All of that repair work really needed to be done before proceeding with refinish work since any new paint would inevitably be damaged by pulling the cabin back into place and refastening. So here we are. Deep in the thick of fasteners and various schemes to force everything back into the right shape. And this morning I awoke to the sound of the first full-on downpour we have had since June at least.
Petrel in the rain
Summer in Seattle is officially over, and with it my window for painting outside. Sure, there will still be nice days and it may be still possible to get the finish work done before winter but that’s a secondary goal at this point. Right now I’m just trying to finish the structural work. And starting to think about tarps and tents.
I’m now posting semi-regular progress reports to the WoodenBoat Forum but will keep this blog updated periodically as well. The pilothouse window refinish effort has turned into project to strip and paint the entire exterior of the pilothouse and trunk cabin. Despite my goal of breaking it up into smaller jobs, the cabin paint, like the hull, is just too far gone to leave alone. So far I’ve finished stripping the pilothouse sides and am starting on the trunk cabin.
I’ve also removed the anchor winch, both to inspect the deck underneath and for better access to the forward face of the trunk cabin.
More paint stripping coming up next… And for some incentive, here is the paint scheme I’m working towards (the boat it’s on isn’t bad either).
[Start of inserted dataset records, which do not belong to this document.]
**src/rtl/core/nslc_pkg.sv**
```systemverilog
package nslc_pkg;

  localparam int COORD_W = 11;
  localparam int CLS_W   = 3;
  localparam int RAD_W   = 13;
  localparam int SQ_W    = 2 * COORD_W;
  localparam int DIST_W  = SQ_W + 1;
  localparam int RSQ_W   = 2 * RAD_W;
  // L = 64*b + r*r - 64*a stays below 2^30 whenever b > a
  localparam int LEN_W   = 30;
  localparam int LSQ_W   = 2 * LEN_W;
  localparam int RSQB_W  = RSQ_W + DIST_W;

  // tag that travels with each site read out of the table
  typedef struct packed {
    logic vld;
    logic first;
    logic last;
  } rd_tag_t;

  // result of one walk over the site table
  typedef struct packed {
    logic               done;
    logic               have_b;
    logic [DIST_W-1:0]  dist_a;
    logic [DIST_W-1:0]  dist_b;
    logic [CLS_W-1:0]   best_cls;
  } scan_res_t;

endpackage

```
**src/rtl/core/nearest_site_label_check.sv**
```systemverilog
// Nearest-site label check.
// Input channel: an item is taken on a rising edge with start high and busy
// low. in_mode 0 writes one site (x, y, class) into the table slot
// in_site_index; slots at or above NUM_SITES are ignored and busy stays
// low. in_mode 1 tests one sample against the table.
// A sample reads the table one site per cycle through the single read port,
// so busy stays high after acceptance through the NUM_SITES reads, the read
// register, squares, minimum update and the bound arithmetic. A new item
// can follow once busy falls after a sample; a site load leaves busy low,
// so a new item can follow it in the next cycle.
// Result channel: on a sample with in_last_sample set, out_strobe is high
// for one cycle as busy falls, with out_all_match = AND of the test outcome
// of every sample since the previous result. The flag re-arms to one then.
// The receiver cannot stall; every result is taken in its strobe cycle.
// cfg_relaxed_enable selects the radius-tolerant test; write it while idle.
// Reset clears control state and the mode register and sets the pass flag;
// table contents are undefined until loaded.
module nearest_site_label_check #(
  parameter int NUM_SITES = 10
) (
  input  logic                         clk,
  input  logic                         rst_n,
  input  logic                         start,
  output logic                         busy,
  input  logic                         in_mode,
  input  logic [3:0]                   in_site_index,
  input  logic [nslc_pkg::COORD_W-1:0] in_pos_x,
  input  logic [nslc_pkg::COORD_W-1:0] in_pos_y,
  input  logic [nslc_pkg::CLS_W-1:0]   in_class_label,
  input  logic [nslc_pkg::RAD_W-1:0]   in_radius_q4,
  input  logic                         in_last_sample,
  output logic                         out_strobe,
  output logic                         out_all_match,
  input  logic                         cfg_valid,
  output logic                         cfg_ready,
  input  logic                         cfg_relaxed_enable
);

  localparam int AW      = $clog2(NUM_SITES);
  localparam int ENTRY_W = 2 * nslc_pkg::COORD_W + nslc_pkg::CLS_W;

  typedef enum logic [2:0] {
    ST_IDLE = 3'b001,
    ST_WALK = 3'b010,
    ST_WAIT = 3'b100
  } state_t;

  state_t                       state_r, state_nxt;
  logic [AW-1:0]                rd_cnt_r, rd_cnt_nxt;
  logic                         relaxed_r;
  logic                         pass_r, pass_nxt;
  logic                         strobe_r, strobe_nxt;
  logic                         match_r, match_nxt;

  logic [nslc_pkg::COORD_W-1:0] smp_x_r, smp_y_r;
  logic [nslc_pkg::CLS_W-1:0]   smp_label_r;
  logic [nslc_pkg::RAD_W-1:0]   smp_r_r;
  logic                         smp_last_r;

  logic                         accept, wr_en, rd_en, last_rd, pass_now;
  logic [ENTRY_W-1:0]           rd_data;
  nslc_pkg::rd_tag_t            tag_r, tag_nxt;
  nslc_pkg::scan_res_t          scan_res;
  logic                         ok_vld, ok;

  assign accept  = start & ~busy;
  assign wr_en   = accept & ~in_mode & ({1'b0, in_site_index} < 5'(NUM_SITES));
  assign rd_en   = (state_r == ST_WALK);
  assign last_rd = (rd_cnt_r == AW'(NUM_SITES - 1));

  nslc_ram #(
    .WIDTH(ENTRY_W),
    .DEPTH(NUM_SITES)
  ) u_site_ram (
    .clk   (clk),
    .we    (wr_en),
    .waddr (in_site_index[AW-1:0]),
    .wdata ({in_pos_x, in_pos_y, in_class_label}),
    .re    (rd_en),
    .raddr (rd_cnt_r),
    .rdata (rd_data)
  );

  always_comb begin
    tag_nxt.vld   = rd_en;
    tag_nxt.first = rd_en & (rd_cnt_r == '0);
    tag_nxt.last  = rd_en & last_rd;
  end

  nslc_scan u_scan (
    .clk       (clk),
    .rst_n     (rst_n),
    .tag       (tag_r),
    .site_x    (rd_data[ENTRY_W-1 -: nslc_pkg::COORD_W]),
    .site_y    (rd_data[nslc_pkg::CLS_W +: nslc_pkg::COORD_W]),
    .site_cls  (rd_data[nslc_pkg::CLS_W-1:0]),
    .smp_x     (smp_x_r),
    .smp_y     (smp_y_r),
    .smp_label (smp_label_r),
    .res       (scan_res)
  );

  nslc_judge u_judge (
    .clk       (clk),
    .rst_n     (rst_n),
    .res       (scan_res),
    .relaxed   (relaxed_r),
    .smp_label (smp_label_r),
    .smp_r     (smp_r_r),
    .ok_vld    (ok_vld),
    .ok        (ok)
  );

  assign pass_now = pass_r & ok;

  always_comb begin
    state_nxt  = state_r;
    rd_cnt_nxt = rd_cnt_r;
    pass_nxt   = pass_r;
    strobe_nxt = 1'b0;
    match_nxt  = match_r;
    unique case (state_r)
      ST_IDLE: begin
        if (accept && in_mode) begin
          state_nxt  = ST_WALK;
          rd_cnt_nxt = '0;
        end
      end
      ST_WALK: begin
        rd_cnt_nxt = rd_cnt_r + AW'(1);
        if (last_rd) begin
          state_nxt = ST_WAIT;
        end
      end
      ST_WAIT: begin
        if (ok_vld) begin
          state_nxt = ST_IDLE;
          if (smp_last_r) begin
            strobe_nxt = 1'b1;
            match_nxt  = pass_now;
            pass_nxt   = 1'b1;
          end else begin
            pass_nxt = pass_now;
          end
        end
      end
      default: state_nxt = ST_IDLE;
    endcase
  end

  always_ff @(posedge clk) begin
    if (!rst_n) begin
      state_r   <= ST_IDLE;
      rd_cnt_r  <= '0;
      pass_r    <= 1'b1;
      strobe_r  <= 1'b0;
      match_r   <= 1'b0;
      relaxed_r <= 1'b0;
      tag_r     <= '0;
    end else begin
      state_r  <= state_nxt;
      rd_cnt_r <= rd_cnt_nxt;
      pass_r   <= pass_nxt;
      strobe_r <= strobe_nxt;
      match_r  <= match_nxt;
      tag_r    <= tag_nxt;
      if (cfg_valid && cfg_ready) begin
        relaxed_r <= cfg_relaxed_enable;
      end
    end
  end

  // hold the sample for the whole walk
  always_ff @(posedge clk) begin
    if (accept && in_mode) begin
      smp_x_r     <= in_pos_x;
      smp_y_r     <= in_pos_y;
      smp_label_r <= in_class_label;
      smp_r_r     <= in_radius_q4;
      smp_last_r  <= in_last_sample;
    end
  end

  assign busy          = (state_r != ST_IDLE);
  assign cfg_ready     = 1'b1;
  assign out_strobe    = strobe_r;
  assign out_all_match = match_r;

endmodule

```
**src/rtl/core/nslc_ram.sv**
```systemverilog
module nslc_ram #(
  parameter int WIDTH = 25,
  parameter int DEPTH = 10
) (
  input  logic                     clk,
  input  logic                     we,
  input  logic [$clog2(DEPTH)-1:0] waddr,
  input  logic [WIDTH-1:0]         wdata,
  input  logic                     re,
  input  logic [$clog2(DEPTH)-1:0] raddr,
  output logic [WIDTH-1:0]         rdata
);

  logic [WIDTH-1:0] mem [DEPTH];
  logic [WIDTH-1:0] rdata_r;

  always_ff @(posedge clk) begin
    if (we) begin
      mem[waddr] <= wdata;
    end
    if (re) begin
      rdata_r <= mem[raddr];
    end
  end

  assign rdata = rdata_r;

endmodule

```
**src/rtl/core/nslc_scan.sv**
```systemverilog
module nslc_scan (
  input  logic                         clk,
  input  logic                         rst_n,
  input  nslc_pkg::rd_tag_t            tag,
  input  logic [nslc_pkg::COORD_W-1:0] site_x,
  input  logic [nslc_pkg::COORD_W-1:0] site_y,
  input  logic [nslc_pkg::CLS_W-1:0]   site_cls,
  input  logic [nslc_pkg::COORD_W-1:0] smp_x,
  input  logic [nslc_pkg::COORD_W-1:0] smp_y,
  input  logic [nslc_pkg::CLS_W-1:0]   smp_label,
  output nslc_pkg::scan_res_t          res
);

  logic [nslc_pkg::COORD_W-1:0] dx, dy;
  logic [nslc_pkg::SQ_W-1:0]    sqx_r, sqy_r;
  logic [nslc_pkg::CLS_W-1:0]   cls_r;
  nslc_pkg::rd_tag_t            tag_r;

  logic [nslc_pkg::DIST_W-1:0]  dist_sum;
  logic                         have_b_eff;
  logic [nslc_pkg::DIST_W-1:0]  dist_a_r, dist_b_r;
  logic [nslc_pkg::CLS_W-1:0]   best_cls_r;
  logic                         have_b_r, done_r;

  assign dx = (site_x > smp_x) ? site_x - smp_x : smp_x - site_x;
  assign dy = (site_y > smp_y) ? site_y - smp_y : smp_y - site_y;

  // stage A: squares
  always_ff @(posedge clk) begin
    if (!rst_n) begin
      tag_r <= '0;
    end else begin
      tag_r <= tag;
    end
    sqx_r <= dx * dx;
    sqy_r <= dy * dy;
    cls_r <= site_cls;
  end

  assign dist_sum   = {1'b0, sqx_r} + {1'b0, sqy_r};
  assign have_b_eff = tag_r.first ? 1'b0 : have_b_r;

  // stage B: running minimum overall and over the sample's label
  always_ff @(posedge clk) begin
    if (!rst_n) begin
      done_r   <= 1'b0;
      have_b_r <= 1'b0;
    end else begin
      done_r <= tag_r.vld & tag_r.last;
      if (tag_r.vld) begin
        if (tag_r.first || dist_sum < dist_a_r) begin
          dist_a_r   <= dist_sum;
          best_cls_r <= cls_r;
        end
        if (cls_r == smp_label && (!have_b_eff || dist_sum < dist_b_r)) begin
          dist_b_r <= dist_sum;
          have_b_r <= 1'b1;
        end else begin
          have_b_r <= have_b_eff;
        end
      end
    end
  end

  assign res.done     = done_r;
  assign res.have_b   = have_b_r;
  assign res.dist_a   = dist_a_r;
  assign res.dist_b   = dist_b_r;
  assign res.best_cls = best_cls_r;

endmodule

```
**src/rtl/core/nslc_judge.sv**
```systemverilog
module nslc_judge (
  input  logic                        clk,
  input  logic                        rst_n,
  input  nslc_pkg::scan_res_t         res,
  input  logic                        relaxed,
  input  logic [nslc_pkg::CLS_W-1:0]  smp_label,
  input  logic [nslc_pkg::RAD_W-1:0]  smp_r,
  output logic                        ok_vld,
  output logic                        ok
);

  logic [nslc_pkg::RSQ_W-1:0]  rsq_r;
  logic [nslc_pkg::LEN_W:0]    len_full;

  logic                        v1_r, v2_r, v3_r;
  logic                        exact1_r, hb1_r, easy1_r;
  logic [nslc_pkg::LEN_W-1:0]  len1_r;
  logic [nslc_pkg::DIST_W-1:0] b1_r;

  logic                        exact2_r, hb2_r, easy2_r;
  logic [nslc_pkg::LSQ_W-1:0]  lsq2_r;
  logic [nslc_pkg::RSQB_W-1:0] rsqb2_r;

  logic                        ok3_r;
  logic                        far_ok;

  // r is held for the whole sample, so the square is ready before the walk ends
  always_ff @(posedge clk) begin
    rsq_r <= smp_r * smp_r;
  end

  assign len_full = (nslc_pkg::LEN_W+1)'({res.dist_b, 6'b0})
                  + (nslc_pkg::LEN_W+1)'(rsq_r)
                  - (nslc_pkg::LEN_W+1)'({res.dist_a, 6'b0});

  always_ff @(posedge clk) begin
    if (!rst_n) begin
      v1_r <= 1'b0;
      v2_r <= 1'b0;
      v3_r <= 1'b0;
    end else begin
      v1_r <= res.done;
      v2_r <= v1_r;
      v3_r <= v2_r;
    end
    // stage 1: cheap outcomes and the bound length
    exact1_r <= (res.best_cls == smp_label);
    hb1_r    <= res.have_b;
    easy1_r  <= (res.dist_b <= res.dist_a) ||
                ((nslc_pkg::RSQ_W+6)'({res.dist_b, 6'b0}) <= (nslc_pkg::RSQ_W+6)'(rsq_r));
    len1_r   <= len_full[nslc_pkg::LEN_W-1:0];
    b1_r     <= res.dist_b;
    // stage 2: products
    exact2_r <= exact1_r;
    hb2_r    <= hb1_r;
    easy2_r  <= easy1_r;
    lsq2_r   <= len1_r * len1_r;
    rsqb2_r  <= rsq_r * b1_r;
    // stage 3: squared-bound compare
    ok3_r    <= relaxed ? (hb2_r & (easy2_r | far_ok)) : exact2_r;
  end

  assign far_ok = lsq2_r <= nslc_pkg::LSQ_W'({rsqb2_r, 8'b0});

  assign ok_vld = v3_r;
  assign ok     = ok3_r;

endmodule

```
**config.mk**
```make
export PLATFORM = sky130hd
export DESIGN_NAME = nearest_site_label_check
export DESIGN_NICKNAME = d
export VERILOG_FILES = /design/src/rtl/core/nslc_pkg.sv /design/src/rtl/core/nearest_site_label_check.sv /design/src/rtl/core/nslc_ram.sv /design/src/rtl/core/nslc_scan.sv /design/src/rtl/core/nslc_judge.sv
export SDC_FILE = /design/constraint.sdc
export NUM_CORES = 2
export LEC_CHECK = 0
export ABC_AREA = 1
export BUFFER_PORTS_ARGS = -buffer_cell sky130_fd_sc_hd__buf_2
export CAP_MARGIN = 20
export CELL_PAD_IN_SITES_DETAIL_PLACEMENT = 1
export CELL_PAD_IN_SITES_GLOBAL_PLACEMENT = 1
export CORE_MARGIN = 1.5
export CORE_UTILIZATION = 51
export CTS_BUF_LIST = sky130_fd_sc_hd__clkbuf_16
export DETAILED_ROUTE_END_ITERATION = 8
export PLACE_DENSITY_LB_ADDON = 0.2
export SYNTH_ARGS = -nofsm -noshare
export SYNTH_HDL_FRONTEND = slang
export SYNTH_HIERARCHICAL = 1
export SYNTH_SLANG_ARGS = --single-unit
```
**constraint.sdc**
```tcl
create_clock -name clk -period 8.13 [get_ports clk]
set_input_delay 0 -clock clk [delete_from_list [all_inputs] [get_ports clk]]
set_output_delay 0 -clock clk [all_outputs]
set_load 0.02 [all_outputs]
```
==> Word level (Yosys, flattened, before mapping) <==
Memories as Yosys holds them, arrays and structs flattened. A register that Yosys moved wholly into a read port is not among the register bits.
Index checks and enable logic that the tools add are counted.
{ "classes": {"addsub": 8, "mul": 5, "n_lt_le_gt_ge": 8, "n_eq_ne": 10, "n_mux": 15, "n_bitwise": 11, "n_reduce_logical": 15} }
{ "op_table": {"columns": ["cell", "n"], "rows": [
  ["<= comparator 60 x 57 -> 1 bit", 1],
  ["multiplier 30 x 30 -> 60 bit", 1],
  ["multiplier 26 x 23 -> 49 bit", 1],
  ["less-than comparator 23 bit", 2],
  ["multiplier 11 x 11 -> 22 bit", 2],
  ["subtractor 11 bit", 4],
  ["adder 29 x 26 -> 30 bit", 1],
  ["subtractor 30 x 29 -> 30 bit", 1],
  ["<= comparator 29 x 26 -> 1 bit", 1],
  ["multiplier 13 x 13 -> 26 bit", 1],
  ["adder 22 x 22 -> 23 bit", 1],
  ["<= comparator 23 bit", 1],
  ["greater-than comparator 11 bit", 2],
  ["2-to-1 mux 11 bit", 2],
  ["AND reduction 3 bit", 5],
  ["2-to-1 mux 3 bit", 3],
  ["case mux 3 bit (3 select lines)", 1],
  ["bitwise AND 1 bit", 8],
  ["case mux 4 bit (2 select lines)", 1],
  ["2-to-1 mux 1 bit", 7],
  ["equality test 3 bit", 2],
  ["adder 4 x 1 -> 4 bit (second input constant)", 1],
  ["equality test 4 bit (second input constant)", 1],
  ["zero test 4 bit", 1],
  ["15 further kinds", 21]
]} }
{ "totals": {"ff_bits": 352, "ramBits": 250, "inputBits": 49, "out_inout_bits": 4, "word_cells": 113, "n_memories": 1} }
{ "mem_list": {"columns": ["memory", "depth", "word_bits", "read_ports", "rd_ports_with_merged_regs", "write_ports", "line", "source"], "rows": [
  ["u_site_ram.mem", 10, 25, 1, 1, 1, "nslc_ram.sv:14", "logic [WIDTH-1:0] mem [DEPTH];"]
]} }

==> Longest topological paths before layout <==
{ "depth": {"ltp_word": 7, "ltp_mapped": 41, "depth_no_buf": 39} }

==> Hierarchy <==
The synthesis kept the hierarchy.
{ "by_module_without_submodules": {"columns": ["module", "instances", "cells_per_inst", "area_per_inst_um2", "seq_area_each_um2"], "rows": [
  ["nslc_judge", 1, 7646, 60463.0, 3903.7],
  ["nslc_scan", 1, 1851, 14217.4, 2472.4],
  ["nslc_ram", 1, 998, 11282.1, 8257.9],
  ["nearest_site_label_check", 1, 125, 1830.5, 1451.4]
]} }

==> Least setup slack after synthesis <==
OpenSTA, ideal clock, no wires.
{ "synth_timing": {"kind": "register to register", "start": "reg u_judge/len1_r[18] (netlist name)", "end": "reg u_judge/lsq2_r[34] (netlist name)", "setup_ps": 120, "arrival_ps": 6344, "required_ps": 8010, "path_slack_ps": 1666, "path_stages_with_launch": 26, "n_path_buf": 2, "period_less_slack_ps": 6464, "path_cell_list": "dfxtp_1 clkbuf_1 clkbuf_1 nand2_1 fa_1 inv_1 fa_1 fa_1 inv_1 fa_1 inv_1 fa_1 fa_1 fa_1 inv_1 fa_1 inv_1 ha_1 nand2_2 inv_1 a21oi_2 a21boi_2 nand3_2 nand2_1 nand2_1 xor2_1"} }
{ "synth_via": {"elab_chain_cells": 1} }
{ "synth_lines": {"columns": ["element", "line", "source"], "rows": [
  ["from (decl)", "nslc_judge.sv:17", "logic [nslc_pkg::LEN_W-1:0] len1_r;"],
  ["from (signal assigned)", "nslc_judge.sv:51", "len1_r <= len_full[nslc_pkg::LEN_W-1:0];"],
  ["multiplier 30 x 30 -> 60 bit", "nslc_judge.sv:57", "lsq2_r <= len1_r * len1_r;"],
  ["to (signal assigned)", "nslc_judge.sv:57", null],
  ["to (decl)", "nslc_judge.sv:21", "logic [nslc_pkg::LSQ_W-1:0] lsq2_r;"]
]} }
Every way passes these cells.
A chain may end at the register's enable or synchronous reset.

==> Final worst setup path <==
{ "layout_timing": {"start": "reg u_judge/len1_r[8] (netlist name)", "end": "reg u_judge/lsq2_r[57] (netlist name)"} }
Same word-level chain as after synthesis.

==> qor.tcl <==
set qor(outcome) {complete, no violations}
set qor(ff2ff_path_depth) 26
set qor(grt_overflow_total) 0
set qor(clock_insertion_delay_at_the_later_pin_of_the_skew_report_ns) 0.72
set qor(fmax_mhz) 132
set qor(grt_usage_pct) 31.9
set qor(timing.final.crit_share_pct) 93.4
set qor(arrival_ns) 8.15
set qor(fin_worst_skew_ns) 0.0601
set qor(worstSetupStartpointType) {flip-flop}
set qor(post-route-drc-count) 0
set qor(top_signal_layer_used) {met4}
set qor(ys.warnings.count) 6
set qor(core_area_sq_um) 171000
set qor(post_cts_resize_count) 0
set qor(worstHoldPathCells) 3
set qor(timing.hold.worst.class) {input port to flip-flop}
set qor(dieWidth_um) 418
set qor(buffer_ports.inserted) 51
set qor(max-clock-path-buffers) 3
set qor(maximum_number_of_pins_on_one_net_before_global_route_repair) 78
set qor(grt_antenna_before_repair) 5
set qor(die_height_um) 418
set qor(period_minus_slack_ns) 7.59
set qor(report.final.setup_viol) 0
set qor(setup.worst_path.end_class) {flip-flop}
set qor(worst_hold_slack_ns) 0.00750
set qor(m1WireLength_mm) 108
set qor(drt_first_pass_iters) 5
set qor(worst-setup-path-type) {flip-flop to flip-flop}
set qor(boundaryPins) 53
set qor(synthCells) 10600
set qor(avgSynthCellArea_sq_um) 8.27
set qor(synthesis.area_sq_um) 87800
set qor(fillerInstances) 20600
set qor(final_nets) 13000
set qor(clkSinkCount) 622
set qor(worst-slew-pin-transition_ns) 1.14
set qor(worst_ep_required_time_ns) 8.69
set qor(detail_route.vias_per_cell) 5.24
set qor(rsz_0062_raised_after_global_routing) {no}
set qor(drive_gt1_share_pct) 4.72
set qor(root_buffer) {clkbuf_16}
set qor(timing.critical_path.fanout_max) 20
set qor(drt_iter0_markers) 3696
set qor(postSynthRegisterBits) 622
set qor(slew_headroom_pct) 23.6
set qor(global_placement_routability_congestion) 0.944
set qor(ys_types) 58
set qor(htree_num_levels) 3
set qor(placement_rows) 152
set qor(setup-tns-final_ns) 0
set qor(yosysSeqAreaShare_pct) 18.3
set qor(ant_nets) 0
set qor(finalMaxSlewViolations) 0
set qor(first_global_vias) 78500
set qor(final_core_util_pct) 54.9
set qor(postSynth.topFlopCell) {edfxtp_1}
set qor(areaGrowthSynthToFinish_pct) 7.17
set qor(clk_pin_slew_worst_paths_ns) 0.06
set qor(detailed_place_hpwl_mm) 222
set qor(synth_edf_count) 363
set qor(initial_utilization_pct) 51.2
set qor(final-seq-area_sq_um) 16100
set qor(cts_tree) {yes}
set qor(postSynth.asyncResetShare_pct) 0
set qor(detail_route.wl_per_cell_um) 20.7
set qor(num_vias) 68400
set qor(rrSetupSlack_ns) 0.54
set qor(cts-buffers-inserted) 75
set qor(final-hold-violation-count) 0
set qor(drv.max_cap_violation_count) 0
set qor(met3WireLength_mm) 10.7
set qor(met2RoutedLength_mm) 139
set qor(fp.dieArea_sq_um) 175000
set qor(global_route_wire_length_before_repair_mm) 432
set qor(multiInputGateArea_sq_um) 59500
set qor(drt_wl_total_mm) 270
-- registers in the layout, summed over array words and instances (netlist names), 4 cells and up --
register,flops
rd_cnt_r,4
smp_r_r,13
smp_x_r,11
smp_y_r,11
u_judge/b1_r,23
u_judge/len1_r,29
u_judge/lsq2_r,59
u_judge/rsq_r,25
u_judge/rsqb2_r,49
u_scan/dist_a_r,23
u_scan/dist_b_r,23
u_scan/sqx_r,21
u_scan/sqy_r,21
u_site_ram/mem,250
u_site_ram/rdata,25
-- path summary, 6_finish.rpt --
check,endpoint,startpoint
worst max-delay path,u_judge/lsq2_r[57]$_DFF_P_,u_judge/len1_r[8]$_DFF_P_
worst min-delay path,smp_last_r$_DFFE_PP_,in_mode
worst max register to register,u_judge/lsq2_r[57]$_DFF_P_,u_judge/len1_r[8]$_DFF_P_
worst min register to register,u_judge/exact2_r$_DFF_P_,u_judge/exact1_r$_DFF_P_
-- stage by stage --
| step | setup WS, ns | instance area, sq um | instances |
|---|---|---|---|
| after floorplan | 1.67 | 87900 | 10700 |
| after CTS | 0.620 | 94000 | 13000 |
| after detailed placement | 0.667 | 90900 | 12900 |
| final | 0.539 | 94100 | 13000 |
| after global placement | 0.787 | 90900 | 12900 |
| after global routing | 0.274 | 94100 | 13000 |
-- area by class of cell --
class | count | share of cell area (%)
inverter | 2955 | 11.8
clock buffer | 76 | 2.02
sequential | 622 | 17.1
timing repair buffer | 239 | 2.06
multi-input combinational | 6781 | 63.3
antenna | 3 | 0.00798
clock inverter | 61 | 0.689
tap | 2310 | 3.07
-- placed cells by master (no fill, tap or decap), types with 12 or more instances in the layout --
| cell type | instances |
|---|---|
| a21o_1 | 27 |
| a21oi_1 | 320 |
| buf_2 | 51 |
| buf_4 | 129 |
| clkbuf_16 | 76 |
| clkinv_1 | 13 |
| conb_1 | 34 |
| dfxtp_1 | 257 |
| dlygate4sd3_1 | 49 |
| edfxtp_1 | 363 |
| fa_1 | 1403 |
| ha_1 | 869 |
| inv_1 | 2937 |
| inv_2 | 36 |
| nand2_1 | 2499 |
| nand2_2 | 47 |
| nand3_1 | 382 |
| nand4_1 | 81 |
| nor2_1 | 446 |
| nor2_2 | 51 |
| nor3_1 | 34 |
| o21a_1 | 13 |
| o21ai_0 | 173 |
| o21bai_1 | 35 |
| or2_2 | 12 |
| xnor2_1 | 68 |
| xor2_1 | 145 |
-- critical path, cell delays in order (launching register included) --
cell and delay [ns]:
dfxtp_1 0.76, buf_4 0.46, nand2_1 0.16, fa_1 0.57, inv_1 0.06, fa_1 0.56, inv_1 0.08, fa_1 0.47
fa_1 0.58, inv_1 0.06, fa_1 0.55, fa_1 0.43, fa_1 0.51, inv_1 0.06, fa_1 0.48, inv_1 0.05
ha_1 0.37, nand2_1 0.16, inv_1 0.05, a21oi_1 0.27, nand2_1 0.21, inv_1 0.10, nand3_2 0.16, nand2_1 0.14
nand3_1 0.07, nand2_1 0.06, nand2_1 0.04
A bit less varnish on Petrel of course, but otherwise similar. Green hull, off white sheer stripe and cabins, tan decks, spar buff mast.
I’ve been making slow progress on the pilothouse and also on the aft deck railing project (more detail posted on the Woodenboat Forum thread) but I took a break this morning from all the scraping and metalwork to get Petrel out of the slip. Friend Reggie S. came over from Vashon to visit and we took Petrel on a tour of Lake Union and Portage Bay.
It was nice to be reminded that the reason for working on boats, as fun as that may be, is to actually get out on the water sometimes. But… on getting back to the marina the sticky shift lever showed up again, making the task of docking something short of effortless. It’s very difficult to maneuver when you are busy yanking on the levers and trying to keep from running into things! Fixing the shift actuation has just made it to the top of the project list.